Best SAT Math Prep: Linear Equations in One Variable

These questions typically provide a simple linear equation and ask you to solve for $x$.

Example: What is the solution to the equation $2x+3=-3$?

A. $1$

B. $1.5$

C. $-3$

D. $0$

Approach: Isolate $x$ on one side by undoing any additions, subtractions, multiplications, or divisions.

You might be asked to compute the value of another related expression.

Example: If $5(2x+3)+2=2x+3$, what is the value of $2x+3$?

Approach: Solve for $x$, then substitute the value into the new expression; or take "$2x+3$" as a whole and isolate it on one side to find its value.

These questions ask you to identify the equation that is equivalent to the original one, and it may phrase the question differently.

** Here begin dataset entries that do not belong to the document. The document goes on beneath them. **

Context: an optimization exercise on an open-source flow, tuned for small area, a short achievable clock period and few clock cycles. The choices shown serve that exercise and are no tape-out recipe. Only simulation tests tie the RTL to the original design; equivalence was not proved. Power is estimated from default activity; no workload was simulated.

== the previous run ==
Design CONV, start of the top module:
module CONV(
  input             clk,
  input             reset,
  output reg        busy,
  input             ready,
  output reg [11:0] iaddr,
  input      [19:0] idata,
  output reg        cwr,
  output reg [11:0] caddr_wr,
  output reg [19:0] cdata_wr,
  output            crd,
  output reg [11:0] caddr_rd,
  input      [19:0] cdata_rd,
  output reg [2:0]  csel
);
  assign crd = 1'b1;
  localparam S_IDLE = 2'd0, S_OPS = 2'd1, S_FLUSH = 2'd2, S_DONE = 2'd3;
  reg [1:0] st;
  reg [6:0] R;             
  reg [5:0] c;
  reg [1:0] ph;
  reg [6:0] n;             
  reg       op1, fl1;
  reg [6:0] R1; reg [5:0] c1; reg [1:0] ph1;
  reg       opm, flm;
  reg [6:0] Rm; reg [5:0] cm; reg [1:0] phm;
  reg       op2, fl2;
  reg [6:0] n2;            
  reg v1;   
  wire signed [19:0] Xin = v1 ? idata : 20'sd0;
  reg [19:0] m0, m1;       
  reg [19:0] b0, b1;       
  reg pcap0, pcap1, pev0, pev1, ccap0, ccap1, last;
  reg first2, col0, WRok;
  reg [1:0] slot2;
  reg [6:0] WR;            
  reg [5:0] WC;
  wire [6:0] WRm = (cm >= 6'd2) ? Rm : Rm - 7'd1;
  always @(posedge clk) begin
    first2 <= (phm == ((Rm == 7'd0) ? 2'd1 : 2'd0));
    col0   <= (cm == 6'd0);
  ...
export LEC_CHECK = 0
export CAP_MARGIN = 20
export CORE_MARGIN = 2
export CORE_UTILIZATION = 40
export SLEW_MARGIN = 20
export SETUP_SLACK_MARGIN = 5.4
create_clock -name core_clock -period 9.0 [get_ports {clk}]
standard.sh (not shown) runs the stock make flow with config.mk's settings and CLKGATE_MAP_FILE= SYNTH_SCRIPT=/design/flow/synth_recipe.tcl, a recipe that flattens the netlist after the stock synthesis.
==> flow/flow/run.sh <==
#!/bin/bash
set -e
cfg="${FLOW_CONFIG:-config.mk}"
if grep -q '^export SETUP_SLACK_MARGIN' "$cfg"; then
  sed -i 's/^export SETUP_SLACK_MARGIN.*/export SETUP_SLACK_MARGIN = 5.4/' "$cfg"
else
  echo 'export SETUP_SLACK_MARGIN = 5.4' >> "$cfg"
fi
grep -n SETUP_SLACK_MARGIN "$cfg" > run_config.log
bash standard.sh > standard.log 2>&1
Testbench counts of the previous run, summed over its fixed seeds: cycles 73,806.
Here is what was changed in the inputs of the current run compared with the previous run.
Settings: setting CTS_CLUSTER_SIZE to 25 for the first time; setting CTS_BUF_LIST to sky130_fd_sc_hd__clkbuf_16 for the first time; setting CTS_CLUSTER_DIAMETER to 100 for the first time; changing SETUP_SLACK_MARGIN from 5.4 to 5.0.
==> flow/run.sh (new file) <==
#!/bin/bash
# synth_recipe.tcl (not shown) runs the flow's synth.tcl, then flattens the netlist and writes it again
# the make line also repeats each setting of config.mk as NAME=value (left out here)
make -C /OpenROAD-flow-scripts/flow DESIGN_CONFIG=/design/flow/config.mk WORK_HOME=/design/flow/orfs CLKGATE_MAP_FILE= SYNTH_SCRIPT=/design/flow/synth_recipe.tcl finish
removed: flow/flow/run.sh
removed: flow/standard.sh
Findings:
The number of flops mapped to enable cells by yosys on the previous run is in line with that on the current run.
Comparing combinational power share for the current run and the previous run, the bigger number came from the current run.
Changes observed in the current run relative to the previous run: final core area utilization fell 2.6 points; combinational cell power went down about 9%; sum of met3 wire segment lengths after detailed routing now smaller; insertion delay to the later sink of the worst-skew pair fell 90 ps.
Looking at part of the power in registers, the current run sits 14 points higher than the previous run does.
Fmax, the current run and the previous run, lower one = the current run.
In the reports for the current run and the previous run, the smaller global placement routability congestion belongs to the previous run.
Summary of the current run over the previous run: cell area after layout went down by 4000 um2; growth of design area from synthesis to finish now sits lower.
Looking at first element of the critical path, the cdata_rd[1] result is from the previous run; the SEL0[2] one comes from the current run.

* * *

CONV again, from the RTL that the note above started with.
Settings: LEC_CHECK=0, CAP_MARGIN=20, CORE_MARGIN=2, CORE_UTILIZATION=40, CTS_BUF_LIST=sky130_fd_sc_hd__clkbuf_16, CTS_CLUSTER_DIAMETER=100, CTS_CLUSTER_SIZE=25, SLEW_MARGIN=20, SETUP_SLACK_MARGIN=5.4; clock period 9.0 ns.
==> flow/flow/run.sh <==
#!/bin/bash
set -e
cfg="${FLOW_CONFIG:-config.mk}"
if grep -q '^export SETUP_SLACK_MARGIN' "$cfg"; then
  sed -i 's/^export SETUP_SLACK_MARGIN.*/export SETUP_SLACK_MARGIN = 5.4/' "$cfg"
else
  echo 'export SETUP_SLACK_MARGIN = 5.4' >> "$cfg"
fi
grep -n SETUP_SLACK_MARGIN "$cfg" > run_config.log
bash standard.sh > standard.log 2>&1
The starting point went through all stages and came out clean.
Testbench counts at the start, summed over its fixed seeds: cycles 73,806.
Then changed:
Settings changed: CORE_UTILIZATION 40 to 55.
What happened: Worst setup slack is worse by 0.031 ns. Sequential cell count does not change. Wire length hardly moves. Hold slack is better by 0.0055 ns. Fmax shrinks by 0.82%.

* * *

## red
Starting RTL as in the previous note.
clock: 9.0 ns
lec_check: 0
cap_margin: 20
core_margin: 2
core_utilization: 40
cts_buf_list: sky130_fd_sc_hd__clkbuf_16
cts_cluster_diameter: 100
cts_cluster_size: 25
place_density: 0.75
slew_margin: 20
setup_slack_margin: 5.4
Scripts as last shown in full above: flow/flow/run.sh
Testbench counts of red, summed over its fixed seeds: cycles 73,806.
Input-level comparison between blue and red:
Settings: PLACE_DENSITY no longer set, was 0.75; CTS_CLUSTER_SIZE no longer set, was 25; SETUP_SLACK_MARGIN now 5.0, was 5.4; CTS_BUF_LIST no longer set, was sky130_fd_sc_hd__clkbuf_16; CTS_CLUSTER_DIAMETER no longer set, was 100.
==> flow/run.sh (new file) <==
#!/bin/bash
# synth_recipe.tcl (not shown) runs the flow's synth.tcl, then flattens the netlist and writes it again
# the make line also repeats each setting of config.mk as NAME=value (left out here)
make -C /OpenROAD-flow-scripts/flow DESIGN_CONFIG=/design/flow/config.mk WORK_HOME=/design/flow/orfs CLKGATE_MAP_FILE= SYNTH_SCRIPT=/design/flow/synth_recipe.tcl finish
removed: flow/flow/run.sh
removed: flow/standard.sh
- On shortest clock period the worst path allows after layout, the lower figure sits with red, not blue.
- met3 routing resource usage after global routing ends up lower on blue.
- blue vs. red: global-route usage now larger, number of vias in the routed layout now smaller, clock tree buffer count of the final layout now larger.

[re-timing with driven ports]
The flow's constraints put no driver on any port. The routed layouts listed below were extracted and timed again, unchanged, in two steps. Step 1 sets driving cells, clkbuf_16 on the clock port and buf_2 on the other inputs (assumed; they add their load-dependent delay and slew). Step 2, shift: input delay + t, output delay - t, t = (earliest + latest rising clock arrival at the registers) / 2. This alone moves slack from input paths to output paths. Three values: ideal ports, drivers, drivers and shift; two values: the first two.
run | t (ns) | setup slack, ns | slew at the worst register clock pin (ns)
the previous run | 0.837 | 5.305 / 5.341 / 4.504 | 0.07 / 0.07
the current run | 0.776 | 5.047 / 5.047 / 4.355 | 0.12 / 0.12
the first run of note 2 | 0.789 | 5.250 / 5.297 / 4.508 | 0.12 / 0.12
the second run of note 2 | 0.774 | 5.219 / 5.219 / 4.559 | 0.11 / 0.11
red | 0.778 | 5.117 / 5.117 / 4.652 | 0.12 / 0.12
blue | 0.840 | 5.075 / 5.075 / 4.312 | 0.07 / 0.07
After both steps every run listed still meets setup and hold. The setup slack of the previous run, which loses most, moves by +0.036 ns with the drivers and by -0.801 ns with both steps.
Source: an optimization exercise on an open RTL-to-GDS flow (aim: small area and a short achievable clock period). Production flows keep margins and buffers that such runs may drop.
At most, simulation tests tie the RTL to the original design; equivalence was not proved.
Function not checked in run 1: the RTL went through the layout flow alone.
Power figures rest on the tool's default switching activity, not on a simulated workload.

## flow/design.v (module list and top-level ports; edited modules follow where they fit)
// module top: 21 lines
// module roba_mid: 17 lines
// module roba_expx: 43 lines
// module roba_expy: 29 lines
// module roba_por: 20 lines
// module roba_in: 185 lines
// module roba_sha: 155 lines
// module roba_shb: 121 lines
// module roba_add: 419 lines
// module g_inv: 1 lines
// module g_nand2: 1 lines
// module g_nor2: 1 lines
// module g_xor2: 1 lines
// module g_xnor2: 1 lines
// module g_a21oi: 1 lines
// module g_o21ai: 1 lines
// module g_o22ai: 1 lines
// module g_nor3: 1 lines
// module g_nor4: 1 lines
// module g_and4: 1 lines
// module g_nand3: 1 lines
// module g_nand4: 1 lines
// module g_a22o: 1 lines
// module g_a31oi: 1 lines
// module g_a41oi: 1 lines
module top (
    input             clk,
    input      [15:0] x,
    input      [15:0] y,
    output reg [31:0] Q_p
);
  // ...
==> flow/flow/run.sh <==
#!/bin/bash
# Own layout flow: the standard ORFS flow with these changes:
#  - synthesis keeps the modules named in KEEP (flattened again at the end, as the standard flow's script
#    does) so that ABC maps each with a script of its own (ABC_PLAN: module:script pairs);
#  - ports get PORT_BUF buffers;
#  - timing repair aims SETUP_MARGIN ns below the clock period.
# Every tool's output goes to a log file in the work folder (and ORFS's own logs under orfs/logs).
set -euo pipefail
WORK=$(pwd)
FLOWDIR=$WORK/flow
source $FLOWDIR/settings.sh

cp config.mk my_config.mk
cat >> my_config.mk <<EOC
export SETUP_SLACK_MARGIN = ${SETUP_MARGIN}
export TNS_END_PERCENT = 100
export BUFFER_PORTS_ARGS = -buffer_cell ${PORT_BUF}
export SYNTH_KEEP_MODULES = ${KEEP:-}
EOC
[ -n "${EXTRA_MK:-}" ] && printf '%b\n' "$EXTRA_MK" >> my_config.mk

# synthesis script: the standard flow's, with abc run once per module of ABC_PLAN, each with its own script
{
  echo "proc abc {args} {"
  echo "  set i [lsearch -exact \$args -script]"
  echo "  foreach {mod scr} {${ABC_PLAN}} {"
  echo "    set a \$args"
  echo "    lset a [expr {\$i + 1}] $FLOWDIR/\$scr"
  echo "    if {[string match roba_exp* \$mod]} { foreach c {${EXP_DU:-}} { lappend a -dont_use \$c } }"
  echo "    yosys abc {*}\$a \$mod"
  echo "  }"
  echo "}"
  cat synth_recipe.tcl
} > my_synth.tcl

make -C "$FLOW_HOME" DESIGN_CONFIG=$WORK/my_config.mk WORK_HOME=$WORK/orfs CLKGATE_MAP_FILE= \
  SYNTH_SCRIPT=$WORK/my_synth.tcl finish > $WORK/make_finish.log 2>&1

RES=$WORK/orfs/results/$FLOW_PLATFORM/top/base
: # left out here: write the final layout as DEF
==> flow/flow/amap.abc <==
strash; dch -f; amap
==> flow/flow/exp.abc <==
strash; dch -f; map -D 900; topo; buffer -N 8; upsize -D 900; dnsize -D 900; stime -p
==> flow/flow/gate.abc <==
strash; map -a
==> flow/flow/settings.sh <==
SETUP_MARGIN=9.75
PORT_BUF=sky130_fd_sc_hd__buf_1
KEEP="roba_expx roba_expy g_a21oi g_inv g_nand2 g_nor2 g_nor3 g_o21ai g_o22ai g_xnor2 g_xor2 "
ABC_PLAN="roba_expx exp.abc roba_expy exp.abc g_* gate.abc top amap.abc"
EXTRA_MK='export ADDER_MAP_FILE =
export CTS_BUF_LIST = sky130_fd_sc_hd__clkbuf_8
export CTS_CLUSTER_SIZE = 32
export CTS_CLUSTER_DIAMETER = 60
export SKIP_GATE_CLONING = 1
export REMOVE_ABC_BUFFERS = 1'
EXP_DU="sky130_fd_sc_hd__nor4_* sky130_fd_sc_hd__nor3_* sky130_fd_sc_hd__or4_* sky130_fd_sc_hd__or3_* sky130_fd_sc_hd__a211oi_* sky130_fd_sc_hd__a2111oi_* sky130_fd_sc_hd__o2111ai_* sky130_fd_sc_hd__a311oi_* sky130_fd_sc_hd__o311ai_* sky130_fd_sc_hd__a41oi_* sky130_fd_sc_hd__o41ai_* sky130_fd_sc_hd__nor4b_* sky130_fd_sc_hd__nor3b_* sky130_fd_sc_hd__or2_* sky130_fd_sc_hd__and4_* sky130_fd_sc_hd__a221oi_* sky130_fd_sc_hd__o221ai_*"
==> flow/standard.sh <==
#!/bin/bash
# synth_recipe.tcl (not shown) runs the flow's synth.tcl, then flattens the netlist and writes it again
# the make line also repeats each setting of config.mk as NAME=value (left out here)
make -C /OpenROAD-flow-scripts/flow DESIGN_CONFIG=/design/flow/config.mk WORK_HOME=/design/flow/orfs CLKGATE_MAP_FILE= SYNTH_SCRIPT=/design/flow/synth_recipe.tcl "${@:-finish}"
==> flow/config.mk <==
export PLATFORM = sky130hd
export DESIGN_NAME = top
export DESIGN_NICKNAME = top
export VERILOG_FILES = /design/flow/design.v
export SDC_FILE = /design/flow/constraint.sdc
export NUM_CORES = 8
export LEC_CHECK = 0
export CAP_MARGIN = 20
export CORE_MARGIN = 2
export CORE_UTILIZATION = 40
export SLEW_MARGIN = 20
==> flow/constraint.sdc <==
create_clock -name core_clock -period 14.0 [get_ports {clk}]
set_input_delay 2.8000 -clock core_clock [delete_from_list [all_inputs] [get_ports {clk}]]
set_output_delay 2.8000 -clock core_clock [all_outputs]
set_load 0.01 [all_outputs]
Context: an optimization exercise on an open-source flow, tuned for small area, a short achievable clock period and few clock cycles. The choices shown serve that exercise and are no tape-out recipe.
At most, simulation tests tie the RTL to the original design; equivalence was not proved.

==> inputs of 05-28 <==
==> flow/design.v (excerpt) <==
module Milestone1(
	 input logic Clock,
	 input logic resetn,
	 input logic start,
	 input logic  [15:0] SRAM_read_data,
	 output logic [15:0] SRAM_write_data,
	 output logic done,
	 output logic SRAM_we_n,
	 output logic [17:0] SRAM_address
);
Settings: LEC_CHECK=0, ABC_CLOCK_PERIOD_IN_PS=5000, CAP_MARGIN=20, CORE_MARGIN=2, CORE_UTILIZATION=60, SETUP_SLACK_MARGIN=5, SLEW_MARGIN=20; clock period 11.0 ns.
run.sh (not shown) runs the stock make flow with config.mk's settings and CLKGATE_MAP_FILE= SYNTH_SCRIPT=/design/flow/synth_recipe.tcl, a recipe that flattens the netlist after the stock synthesis.
==> 04-27: changes against 05-28 <==
==> flow/config.mk (replaced) <==
export PLATFORM = sky130hd
export DESIGN_NAME = Milestone1
export DESIGN_NICKNAME = Milestone1
export VERILOG_FILES = /design/flow/design.v
export SDC_FILE = /design/flow/constraint.sdc
export NUM_CORES = 4
export LEC_CHECK = 0
export CAP_MARGIN = 20
export CORE_MARGIN = 2
export CORE_UTILIZATION = 40
export SLEW_MARGIN = 20
==> run notes <==
- Of 04-27 and 05-28, 05-28 has the higher non-clock buffer count (gap 32).
- Routed wire length is about the same in 04-27 and 05-28.
- Between 05-28 and 04-27, the lower clock skew is in 04-27 (gap 0.038 ns).
- Count of clock-buffer cells in the layout: 04-27 is lower than 05-28 (6).
- Between 05-28 and 04-27, the lower worst setup slack is in 04-27 (gap 1.6 ns).
- First-iteration DRC count: 05-28 is higher than 04-27 (17%).
- Synthesized cell count is the same in 05-28 and 04-27.
No functional check of the RTL was part of any run of this note.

Example: $\frac{1}{2}(3x+3)=84$

Which equation has the same solution as the given equation?

A. $x+1=56$

B. $x+1=\frac{84}{3}$

C. $x-1=42$

D. $x+57=0$

Approach: Simplify the given equation logically; look for equivalent transformations like distributing or combining like terms.

You may be asked to identify the equation that has the same solution as the given equation.

Example: Which of the following is equivalent to $\frac{3}{2}+\frac{x}{2}=7$?

A. $3+2x=14$

B. $6+2x=42$

C. $3+x=14$

D. $6+x=42$

Approach: Solve the given equation and substitute the value of $x$ into the four options and calculate which one is correct. Or solve the value of $x$ to the given equation and the four equations of options and match them.

You will be given an quation and asked to determine how many solutions it has.

Example: How many solutions does the equation $10(13x-9)=-13(8-10x)$ have?

A. Exactly one

B. Exactly two

C. Infinitely many

D. Zero

Approach: Simplify both sides. Look for contradictions (no solution), tautologies (infinite solutions), or just one solution.

These problems provide additional variables/constants, such as $b$, $p$, $k$, $w$, etc. and ask you to determine their values based on properties like "no solutions" or "infinitely many solutions."

Example: $(b-9)x=8$

In the given equation, $b$ is a constant. If the equation has no solution, what is the value of $b$?

A. $10$

B. $17$

C. $0$

D. $9$

Approach: For an equation of the form $a\cdot x=c$, you can determine the nature of the solutions as follows:

1. One unique solution: When $a\ne 0$, there is a unique solution $x=\frac{c}{a}$

2. No solution: When $a=0$ and $c\ne 0$.

3. Infinite solutions: When $a=0$ and $c=0$

The question is a text description of an equation, and you need to "translate" it into the equation form.

Example: 2 more than $4$ times a number $x$ is equal to $-38$. Which equation represents this situation?

A. $(2)(4)x=-38$

B. $4x=-38+2$

C. $2x+4=-38$

D. $4x+2=-38$

Approach: Carefully define the variables from the problem and write the equation step-by-step.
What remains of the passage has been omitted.